§ **Prompt**: Compute how many lines in the listing below hold the string "routed", then state only the result.

+ + + +

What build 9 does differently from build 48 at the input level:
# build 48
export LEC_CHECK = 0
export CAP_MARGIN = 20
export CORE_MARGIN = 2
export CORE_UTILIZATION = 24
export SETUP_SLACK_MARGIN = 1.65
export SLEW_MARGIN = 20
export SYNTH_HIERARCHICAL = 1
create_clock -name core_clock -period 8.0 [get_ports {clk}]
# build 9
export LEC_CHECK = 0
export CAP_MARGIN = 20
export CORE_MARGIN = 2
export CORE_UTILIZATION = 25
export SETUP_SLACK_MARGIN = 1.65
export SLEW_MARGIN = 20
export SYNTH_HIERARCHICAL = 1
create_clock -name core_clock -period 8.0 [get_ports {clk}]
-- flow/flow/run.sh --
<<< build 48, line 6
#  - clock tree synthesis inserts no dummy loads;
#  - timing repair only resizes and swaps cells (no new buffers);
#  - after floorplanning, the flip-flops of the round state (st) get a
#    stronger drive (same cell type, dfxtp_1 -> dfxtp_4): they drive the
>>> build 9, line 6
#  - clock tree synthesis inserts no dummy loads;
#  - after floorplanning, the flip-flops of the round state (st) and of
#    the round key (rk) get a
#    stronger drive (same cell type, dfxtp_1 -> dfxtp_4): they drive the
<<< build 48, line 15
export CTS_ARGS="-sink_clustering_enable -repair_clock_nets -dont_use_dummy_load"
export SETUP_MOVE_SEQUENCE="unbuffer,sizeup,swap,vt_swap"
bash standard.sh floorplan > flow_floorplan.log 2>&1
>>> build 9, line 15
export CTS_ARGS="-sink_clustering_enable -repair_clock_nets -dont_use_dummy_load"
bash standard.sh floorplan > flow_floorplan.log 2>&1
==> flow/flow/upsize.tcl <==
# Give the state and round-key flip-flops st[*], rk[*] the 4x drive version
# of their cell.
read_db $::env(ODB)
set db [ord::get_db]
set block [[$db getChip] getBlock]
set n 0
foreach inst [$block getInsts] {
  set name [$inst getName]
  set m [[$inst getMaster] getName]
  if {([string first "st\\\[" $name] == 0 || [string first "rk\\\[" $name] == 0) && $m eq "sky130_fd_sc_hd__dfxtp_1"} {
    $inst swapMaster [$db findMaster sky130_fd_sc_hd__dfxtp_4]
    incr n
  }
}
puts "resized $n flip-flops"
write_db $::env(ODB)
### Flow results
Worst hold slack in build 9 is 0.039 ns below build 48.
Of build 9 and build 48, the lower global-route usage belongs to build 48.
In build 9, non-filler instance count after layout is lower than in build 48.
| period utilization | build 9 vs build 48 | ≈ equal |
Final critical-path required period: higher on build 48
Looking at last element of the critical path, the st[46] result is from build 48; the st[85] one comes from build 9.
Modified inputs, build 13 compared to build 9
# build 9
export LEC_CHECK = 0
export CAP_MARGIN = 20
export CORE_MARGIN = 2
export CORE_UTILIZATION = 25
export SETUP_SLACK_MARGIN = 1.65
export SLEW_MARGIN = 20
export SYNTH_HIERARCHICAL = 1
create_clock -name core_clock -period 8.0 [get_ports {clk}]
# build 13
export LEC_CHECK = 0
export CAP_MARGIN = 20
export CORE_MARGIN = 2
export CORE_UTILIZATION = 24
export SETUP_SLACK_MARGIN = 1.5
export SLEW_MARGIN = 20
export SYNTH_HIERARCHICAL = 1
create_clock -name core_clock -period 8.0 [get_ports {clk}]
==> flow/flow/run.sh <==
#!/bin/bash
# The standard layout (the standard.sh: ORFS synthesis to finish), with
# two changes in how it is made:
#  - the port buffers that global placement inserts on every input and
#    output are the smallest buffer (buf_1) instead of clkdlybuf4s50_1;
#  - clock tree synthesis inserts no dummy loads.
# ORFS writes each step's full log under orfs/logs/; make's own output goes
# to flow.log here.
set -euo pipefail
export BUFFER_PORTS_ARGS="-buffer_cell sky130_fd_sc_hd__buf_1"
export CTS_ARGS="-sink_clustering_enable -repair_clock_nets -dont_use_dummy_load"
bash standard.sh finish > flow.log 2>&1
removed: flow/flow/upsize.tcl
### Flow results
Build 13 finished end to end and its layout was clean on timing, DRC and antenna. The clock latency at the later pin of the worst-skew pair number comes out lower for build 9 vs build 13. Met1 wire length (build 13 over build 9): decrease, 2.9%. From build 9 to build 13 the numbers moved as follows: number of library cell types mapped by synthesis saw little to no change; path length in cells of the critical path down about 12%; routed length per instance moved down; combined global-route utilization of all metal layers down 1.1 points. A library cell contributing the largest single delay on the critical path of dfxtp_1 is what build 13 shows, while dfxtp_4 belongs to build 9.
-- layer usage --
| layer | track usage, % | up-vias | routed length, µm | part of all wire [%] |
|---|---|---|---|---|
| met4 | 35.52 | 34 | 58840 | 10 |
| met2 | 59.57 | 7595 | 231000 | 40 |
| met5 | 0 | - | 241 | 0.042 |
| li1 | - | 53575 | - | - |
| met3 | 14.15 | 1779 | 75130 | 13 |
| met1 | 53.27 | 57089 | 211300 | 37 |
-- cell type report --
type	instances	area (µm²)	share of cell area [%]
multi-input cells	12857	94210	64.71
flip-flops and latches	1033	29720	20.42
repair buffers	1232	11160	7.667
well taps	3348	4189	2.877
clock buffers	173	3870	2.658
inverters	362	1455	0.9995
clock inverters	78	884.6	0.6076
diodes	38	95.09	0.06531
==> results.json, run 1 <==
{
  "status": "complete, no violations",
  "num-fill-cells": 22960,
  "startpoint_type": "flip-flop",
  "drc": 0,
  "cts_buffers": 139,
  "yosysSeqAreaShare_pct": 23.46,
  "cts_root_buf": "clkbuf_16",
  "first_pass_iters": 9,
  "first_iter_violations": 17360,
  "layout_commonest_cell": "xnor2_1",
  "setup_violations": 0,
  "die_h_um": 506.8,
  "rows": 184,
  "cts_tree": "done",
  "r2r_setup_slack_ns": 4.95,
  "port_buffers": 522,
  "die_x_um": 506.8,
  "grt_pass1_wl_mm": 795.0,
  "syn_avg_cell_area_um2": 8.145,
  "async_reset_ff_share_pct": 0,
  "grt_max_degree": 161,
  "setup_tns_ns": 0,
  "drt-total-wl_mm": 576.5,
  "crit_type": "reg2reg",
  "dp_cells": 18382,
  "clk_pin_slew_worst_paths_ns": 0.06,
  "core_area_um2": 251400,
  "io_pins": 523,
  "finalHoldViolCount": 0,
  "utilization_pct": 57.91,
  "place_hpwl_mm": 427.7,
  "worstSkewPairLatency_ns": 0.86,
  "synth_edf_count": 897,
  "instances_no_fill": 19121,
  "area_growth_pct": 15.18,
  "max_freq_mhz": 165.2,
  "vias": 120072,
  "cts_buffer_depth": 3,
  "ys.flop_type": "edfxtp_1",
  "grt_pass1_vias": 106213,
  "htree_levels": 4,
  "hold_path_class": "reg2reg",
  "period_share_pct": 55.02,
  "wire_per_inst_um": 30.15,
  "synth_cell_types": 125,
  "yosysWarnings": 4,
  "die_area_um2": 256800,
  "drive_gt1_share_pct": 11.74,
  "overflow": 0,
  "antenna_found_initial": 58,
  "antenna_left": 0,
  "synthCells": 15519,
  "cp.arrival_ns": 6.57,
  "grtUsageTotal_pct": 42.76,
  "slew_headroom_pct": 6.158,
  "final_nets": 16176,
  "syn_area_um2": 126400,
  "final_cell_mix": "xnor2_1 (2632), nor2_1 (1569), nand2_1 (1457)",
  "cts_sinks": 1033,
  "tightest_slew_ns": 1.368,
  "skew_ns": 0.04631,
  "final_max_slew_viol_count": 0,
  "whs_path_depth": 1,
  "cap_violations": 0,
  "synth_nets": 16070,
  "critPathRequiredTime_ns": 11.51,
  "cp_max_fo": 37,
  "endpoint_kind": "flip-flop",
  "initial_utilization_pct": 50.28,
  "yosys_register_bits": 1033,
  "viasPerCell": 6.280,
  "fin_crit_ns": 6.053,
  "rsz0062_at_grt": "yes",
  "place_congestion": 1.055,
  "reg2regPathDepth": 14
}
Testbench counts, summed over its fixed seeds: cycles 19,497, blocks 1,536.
From an optimization exercise on the open Yosys and OpenROAD flow, aimed at small area and a short achievable clock period; shortcuts taken in it are not production practice.
Where RTL was checked, it was by simulation tests only, not by an equivalence proof against the original.

## the reference run
## ecc_codec
module ecc_codec (
    input  wire        clk,
    input  wire        rst,
    input  wire        in_valid,
    input  wire        in_decode,
    input  wire [1:0]  in_code,
    input  wire [63:0] in_data,
    input  wire [14:0] in_chk,
    output wire        out_valid,
    output wire [63:0] out_data,
    output wire [14:0] out_chk,
    output wire [1:0]  out_status
);
Settings: LEC_CHECK=0, CAP_MARGIN=20, CORE_MARGIN=2, CORE_UTILIZATION=55, PLACE_DENSITY=0.7, SLEW_MARGIN=20; clock period 13.0 ns.
standard.sh (not shown) runs the stock make flow with config.mk's settings and CLKGATE_MAP_FILE= SYNTH_SCRIPT=/design/flow/synth_recipe.tcl, a recipe that flattens the netlist after the stock synthesis.
==> flow/flow/run.sh <==
#!/bin/bash
# Own layout flow: the standard layout (standard.sh, unchanged synthesis and
# steps) with these changes:
#  - the port buffers that global placement puts on every input and output are
#    sky130_fd_sc_hd__buf_1 cells instead of ORFS's default choice;
#  - clock tree synthesis clusters up to 32 flip-flops under each leaf buffer
#    (clkbuf_16) and inserts no dummy loads;
#  - timing repair aims for 9.45 ns of setup slack (a 3.55 ns period) instead of 0.
# Each tool's full output is kept: ORFS writes its per-step logs under
# orfs/logs/, and this script keeps the make output in standard.log.
set -euo pipefail
cd "$(dirname "$0")/.."
export BUFFER_PORTS_ARGS="-buffer_cell sky130_fd_sc_hd__buf_1"
export CTS_ARGS="-sink_clustering_enable -repair_clock_nets -sink_clustering_size 32 -sink_clustering_max_diameter 80 -buf_list sky130_fd_sc_hd__clkbuf_16 -dont_use_dummy_load"
export SETUP_SLACK_MARGIN=9.45
bash standard.sh > standard.log 2>&1
What the trial run does differently from the reference run at the input level:
- PLACE_DENSITY changed from 0.7 to 0.6
- CORE_UTILIZATION changed from 55 to 40
==> flow/flow/run.sh <==
#!/bin/bash
# Own layout flow: the standard layout (standard.sh, unchanged synthesis and
# steps) with two changes:
#  - the port buffers that global placement puts on every input and output are
#    sky130_fd_sc_hd__buf_1 cells instead of ORFS's default choice;
#  - clock tree synthesis clusters up to 24 flip-flops under each leaf buffer
#    (clkbuf_16) and inserts no dummy loads;
#  - timing repair aims for 9.3 ns of setup slack (a 3.7 ns period) instead of 0.
# Each tool's full output is kept: ORFS writes its per-step logs under
# orfs/logs/, and this script keeps the make output in standard.log.
set -euo pipefail
cd "$(dirname "$0")/.."
export BUFFER_PORTS_ARGS="-buffer_cell sky130_fd_sc_hd__buf_1"
export CTS_ARGS="-sink_clustering_enable -repair_clock_nets -sink_clustering_size 24 -sink_clustering_max_diameter 100 -buf_list sky130_fd_sc_hd__clkbuf_16 -dont_use_dummy_load"
export SETUP_SLACK_MARGIN=9.3
bash standard.sh > standard.log 2>&1
Results
The cell area after placement number comes out higher for the trial run vs the reference run. [compare] base=the reference run new=the trial run: area taken by multi-input logic gates fell about 0.9%; growth of design area from synthesis to finish fell 1.1 points.
Context: an optimization exercise on an open-source flow, tuned for small area, a short achievable clock period and few clock cycles per item. The choices shown serve that exercise and are no tape-out recipe. In this exercise RTL edits were held to simulation tests only and were not proved equivalent to the original.

[flow/run.sh]
#!/bin/bash
# synth_recipe.tcl (not shown) runs the flow's synth.tcl, then flattens the netlist and writes it again
# the make line also repeats each setting of config.mk as NAME=value (left out here)
make -C /OpenROAD-flow-scripts/flow DESIGN_CONFIG=/design/flow/config.mk WORK_HOME=/design/flow/orfs CLKGATE_MAP_FILE= SYNTH_SCRIPT=/design/flow/synth_recipe.tcl finish
[flow/config.mk]
export PLATFORM = sky130hd
export DESIGN_NAME = pwm_minp
export DESIGN_NICKNAME = pwm_minp
export VERILOG_FILES = /design/flow/design.v
export SDC_FILE = /design/flow/constraint.sdc
export NUM_CORES = 4
export LEC_CHECK = 0
export CAP_MARGIN = 20
export CORE_MARGIN = 2
export CORE_UTILIZATION = 40
export SLEW_MARGIN = 20
[flow/constraint.sdc]
create_clock -name core_clock -period 26.0 [get_ports {clk}]
set_input_delay 5.2000 -clock core_clock [delete_from_list [all_inputs] [get_ports {clk}]]
set_output_delay 5.2000 -clock core_clock [all_outputs]
set_load 0.01 [all_outputs]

+ + + +

§ **Answer space**: 2